◆ EXERCISE ◆
Starting at the top of the listing below, copy each line exactly, stopping after the line that contains "SFE_ASSERT_NEXT(lbl, clk, rst_n, pre, post) \".

◆ RECORDS FOR THIS TASK ◆
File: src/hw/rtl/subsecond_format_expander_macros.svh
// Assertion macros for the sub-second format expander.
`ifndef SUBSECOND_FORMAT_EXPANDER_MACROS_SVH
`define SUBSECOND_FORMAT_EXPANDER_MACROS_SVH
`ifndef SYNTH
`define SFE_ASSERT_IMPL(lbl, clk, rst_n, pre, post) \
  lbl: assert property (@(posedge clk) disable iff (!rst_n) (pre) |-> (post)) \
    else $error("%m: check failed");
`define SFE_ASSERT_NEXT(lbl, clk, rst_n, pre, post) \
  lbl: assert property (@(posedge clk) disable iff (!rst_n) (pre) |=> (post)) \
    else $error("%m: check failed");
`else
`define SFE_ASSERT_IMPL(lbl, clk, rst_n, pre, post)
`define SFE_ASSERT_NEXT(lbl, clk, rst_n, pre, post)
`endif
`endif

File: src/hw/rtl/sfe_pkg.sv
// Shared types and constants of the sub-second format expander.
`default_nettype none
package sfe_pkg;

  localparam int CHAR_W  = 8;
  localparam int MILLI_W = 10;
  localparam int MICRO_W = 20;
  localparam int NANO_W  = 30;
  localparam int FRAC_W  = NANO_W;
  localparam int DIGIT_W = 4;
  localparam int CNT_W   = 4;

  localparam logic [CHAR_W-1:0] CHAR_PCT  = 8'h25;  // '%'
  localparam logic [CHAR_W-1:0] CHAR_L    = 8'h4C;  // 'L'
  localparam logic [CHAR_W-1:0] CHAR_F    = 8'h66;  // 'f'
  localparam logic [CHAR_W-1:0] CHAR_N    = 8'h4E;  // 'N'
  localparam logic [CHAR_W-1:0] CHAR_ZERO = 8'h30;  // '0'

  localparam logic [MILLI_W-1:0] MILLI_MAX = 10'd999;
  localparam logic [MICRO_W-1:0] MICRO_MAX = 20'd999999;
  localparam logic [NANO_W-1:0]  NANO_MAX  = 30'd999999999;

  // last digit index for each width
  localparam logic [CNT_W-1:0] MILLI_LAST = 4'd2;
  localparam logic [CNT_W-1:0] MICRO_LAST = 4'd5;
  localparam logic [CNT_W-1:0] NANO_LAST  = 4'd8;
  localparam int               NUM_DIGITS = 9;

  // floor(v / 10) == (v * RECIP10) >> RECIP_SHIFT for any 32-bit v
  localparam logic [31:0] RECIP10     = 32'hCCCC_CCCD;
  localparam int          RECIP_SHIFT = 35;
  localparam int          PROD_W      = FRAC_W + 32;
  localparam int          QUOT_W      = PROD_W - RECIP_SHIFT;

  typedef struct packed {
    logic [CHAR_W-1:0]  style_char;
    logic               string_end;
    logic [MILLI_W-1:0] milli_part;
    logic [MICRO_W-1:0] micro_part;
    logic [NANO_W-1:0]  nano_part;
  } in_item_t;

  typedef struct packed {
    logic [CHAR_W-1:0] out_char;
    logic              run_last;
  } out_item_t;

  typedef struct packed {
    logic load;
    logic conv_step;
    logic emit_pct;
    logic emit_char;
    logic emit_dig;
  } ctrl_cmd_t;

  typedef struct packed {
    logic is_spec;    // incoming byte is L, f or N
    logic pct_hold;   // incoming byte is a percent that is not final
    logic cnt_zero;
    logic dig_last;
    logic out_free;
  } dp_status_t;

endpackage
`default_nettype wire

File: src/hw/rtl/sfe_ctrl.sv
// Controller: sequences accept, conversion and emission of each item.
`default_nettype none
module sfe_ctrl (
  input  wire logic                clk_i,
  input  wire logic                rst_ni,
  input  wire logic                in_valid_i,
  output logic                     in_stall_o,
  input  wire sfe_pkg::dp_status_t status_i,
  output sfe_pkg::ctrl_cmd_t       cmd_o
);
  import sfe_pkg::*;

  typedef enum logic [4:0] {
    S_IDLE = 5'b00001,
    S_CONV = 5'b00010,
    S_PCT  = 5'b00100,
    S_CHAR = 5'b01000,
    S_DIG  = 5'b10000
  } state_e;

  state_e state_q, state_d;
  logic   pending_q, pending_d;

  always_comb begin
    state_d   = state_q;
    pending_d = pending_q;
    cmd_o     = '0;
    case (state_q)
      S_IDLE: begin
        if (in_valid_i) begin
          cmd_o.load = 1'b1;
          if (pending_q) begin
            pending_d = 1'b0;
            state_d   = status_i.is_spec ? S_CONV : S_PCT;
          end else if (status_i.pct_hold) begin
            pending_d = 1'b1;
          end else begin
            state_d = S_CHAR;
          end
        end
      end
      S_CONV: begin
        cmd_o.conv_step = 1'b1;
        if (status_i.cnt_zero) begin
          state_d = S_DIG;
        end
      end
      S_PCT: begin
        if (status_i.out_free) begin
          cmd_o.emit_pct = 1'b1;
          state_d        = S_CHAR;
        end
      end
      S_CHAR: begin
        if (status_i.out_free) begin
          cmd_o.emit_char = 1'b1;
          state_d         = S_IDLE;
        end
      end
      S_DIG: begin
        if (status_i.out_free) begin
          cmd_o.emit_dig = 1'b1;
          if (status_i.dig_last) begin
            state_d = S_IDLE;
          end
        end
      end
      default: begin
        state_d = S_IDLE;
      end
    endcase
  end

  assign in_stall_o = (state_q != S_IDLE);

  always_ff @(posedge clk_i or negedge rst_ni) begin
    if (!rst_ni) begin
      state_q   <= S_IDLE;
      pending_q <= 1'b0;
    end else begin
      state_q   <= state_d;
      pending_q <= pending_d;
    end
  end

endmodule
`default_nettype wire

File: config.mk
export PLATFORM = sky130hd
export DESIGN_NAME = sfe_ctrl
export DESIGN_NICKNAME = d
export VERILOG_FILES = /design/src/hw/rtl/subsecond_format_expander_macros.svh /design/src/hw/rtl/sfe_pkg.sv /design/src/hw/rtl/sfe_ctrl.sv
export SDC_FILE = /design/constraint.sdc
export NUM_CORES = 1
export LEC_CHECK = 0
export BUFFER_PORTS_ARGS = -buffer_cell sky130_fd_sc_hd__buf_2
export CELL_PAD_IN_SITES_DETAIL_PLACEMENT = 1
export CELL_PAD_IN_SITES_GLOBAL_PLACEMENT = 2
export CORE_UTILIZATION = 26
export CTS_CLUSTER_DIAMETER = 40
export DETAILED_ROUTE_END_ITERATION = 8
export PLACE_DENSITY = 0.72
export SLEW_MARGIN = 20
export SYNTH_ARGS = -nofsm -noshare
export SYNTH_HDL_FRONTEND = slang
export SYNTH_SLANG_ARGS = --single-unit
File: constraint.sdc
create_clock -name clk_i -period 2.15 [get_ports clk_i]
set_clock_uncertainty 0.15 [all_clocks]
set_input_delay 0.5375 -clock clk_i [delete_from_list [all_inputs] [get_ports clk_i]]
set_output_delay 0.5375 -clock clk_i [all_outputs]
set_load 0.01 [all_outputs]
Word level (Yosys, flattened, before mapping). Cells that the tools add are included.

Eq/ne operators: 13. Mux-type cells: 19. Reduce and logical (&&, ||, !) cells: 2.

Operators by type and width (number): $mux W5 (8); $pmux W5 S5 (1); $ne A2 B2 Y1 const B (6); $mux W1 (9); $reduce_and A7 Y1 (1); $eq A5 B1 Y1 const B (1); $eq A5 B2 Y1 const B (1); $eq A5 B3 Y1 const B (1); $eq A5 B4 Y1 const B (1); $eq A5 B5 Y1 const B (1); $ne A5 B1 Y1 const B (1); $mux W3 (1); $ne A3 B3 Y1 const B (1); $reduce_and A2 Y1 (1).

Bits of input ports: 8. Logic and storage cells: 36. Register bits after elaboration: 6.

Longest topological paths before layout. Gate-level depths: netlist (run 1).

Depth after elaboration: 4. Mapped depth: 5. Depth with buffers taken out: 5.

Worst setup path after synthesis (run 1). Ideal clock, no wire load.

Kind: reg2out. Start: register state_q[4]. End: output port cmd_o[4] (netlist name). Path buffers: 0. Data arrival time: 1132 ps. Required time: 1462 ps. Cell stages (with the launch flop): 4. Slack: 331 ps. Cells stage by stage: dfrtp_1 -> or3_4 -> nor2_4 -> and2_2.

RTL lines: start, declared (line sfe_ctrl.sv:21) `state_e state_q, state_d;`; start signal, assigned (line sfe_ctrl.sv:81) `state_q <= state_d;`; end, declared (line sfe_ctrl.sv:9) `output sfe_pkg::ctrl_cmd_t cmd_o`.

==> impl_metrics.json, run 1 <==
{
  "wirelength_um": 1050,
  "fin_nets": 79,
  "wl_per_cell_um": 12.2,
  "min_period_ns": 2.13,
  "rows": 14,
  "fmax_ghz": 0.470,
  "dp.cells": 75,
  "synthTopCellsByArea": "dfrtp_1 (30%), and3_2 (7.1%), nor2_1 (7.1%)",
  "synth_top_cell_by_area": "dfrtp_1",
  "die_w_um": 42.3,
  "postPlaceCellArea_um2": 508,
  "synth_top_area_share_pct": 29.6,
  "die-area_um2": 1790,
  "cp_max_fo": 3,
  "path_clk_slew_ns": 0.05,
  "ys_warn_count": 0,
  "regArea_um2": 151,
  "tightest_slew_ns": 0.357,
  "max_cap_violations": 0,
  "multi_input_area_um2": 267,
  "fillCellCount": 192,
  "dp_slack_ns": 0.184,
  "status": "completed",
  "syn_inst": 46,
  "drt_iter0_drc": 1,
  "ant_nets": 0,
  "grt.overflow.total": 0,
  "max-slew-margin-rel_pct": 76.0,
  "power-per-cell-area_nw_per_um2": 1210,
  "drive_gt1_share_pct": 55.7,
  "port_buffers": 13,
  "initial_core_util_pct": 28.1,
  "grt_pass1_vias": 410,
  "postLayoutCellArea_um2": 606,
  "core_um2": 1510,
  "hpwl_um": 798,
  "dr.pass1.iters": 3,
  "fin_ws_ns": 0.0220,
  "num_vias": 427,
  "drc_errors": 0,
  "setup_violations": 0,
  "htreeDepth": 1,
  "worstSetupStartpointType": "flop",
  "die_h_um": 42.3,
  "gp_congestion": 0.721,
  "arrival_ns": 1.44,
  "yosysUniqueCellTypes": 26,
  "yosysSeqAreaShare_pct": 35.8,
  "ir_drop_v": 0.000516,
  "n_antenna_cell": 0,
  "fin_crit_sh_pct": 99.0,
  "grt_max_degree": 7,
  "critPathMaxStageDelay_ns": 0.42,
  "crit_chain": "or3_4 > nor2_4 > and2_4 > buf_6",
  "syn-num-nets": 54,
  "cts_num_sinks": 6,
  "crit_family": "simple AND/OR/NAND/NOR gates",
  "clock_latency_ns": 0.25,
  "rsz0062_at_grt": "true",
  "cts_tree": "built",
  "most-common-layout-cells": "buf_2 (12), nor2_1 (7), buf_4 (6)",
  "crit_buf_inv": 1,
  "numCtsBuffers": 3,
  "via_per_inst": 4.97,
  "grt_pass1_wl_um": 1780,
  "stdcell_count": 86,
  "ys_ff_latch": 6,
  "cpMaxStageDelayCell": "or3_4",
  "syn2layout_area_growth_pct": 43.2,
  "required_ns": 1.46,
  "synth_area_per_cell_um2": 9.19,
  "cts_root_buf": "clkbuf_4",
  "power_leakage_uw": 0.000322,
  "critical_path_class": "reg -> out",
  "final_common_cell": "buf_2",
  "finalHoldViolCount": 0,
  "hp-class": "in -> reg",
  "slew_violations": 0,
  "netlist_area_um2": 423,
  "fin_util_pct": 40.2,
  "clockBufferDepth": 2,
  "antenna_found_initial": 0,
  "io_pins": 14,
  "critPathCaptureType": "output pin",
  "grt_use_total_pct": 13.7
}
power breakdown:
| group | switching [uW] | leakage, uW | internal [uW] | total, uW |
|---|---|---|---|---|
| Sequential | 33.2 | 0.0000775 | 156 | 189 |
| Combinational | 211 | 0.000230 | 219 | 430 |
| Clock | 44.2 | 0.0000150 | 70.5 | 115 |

◆ SOLUTION FOR THIS TASK ◆
File: src/hw/rtl/subsecond_format_expander_macros.svh
// Assertion macros for the sub-second format expander.
`ifndef SUBSECOND_FORMAT_EXPANDER_MACROS_SVH
`define SUBSECOND_FORMAT_EXPANDER_MACROS_SVH
`ifndef SYNTH
`define SFE_ASSERT_IMPL(lbl, clk, rst_n, pre, post) \
  lbl: assert property (@(posedge clk) disable iff (!rst_n) (pre) |-> (post)) \
    else $error("%m: check failed");
`define SFE_ASSERT_NEXT(lbl, clk, rst_n, pre, post) \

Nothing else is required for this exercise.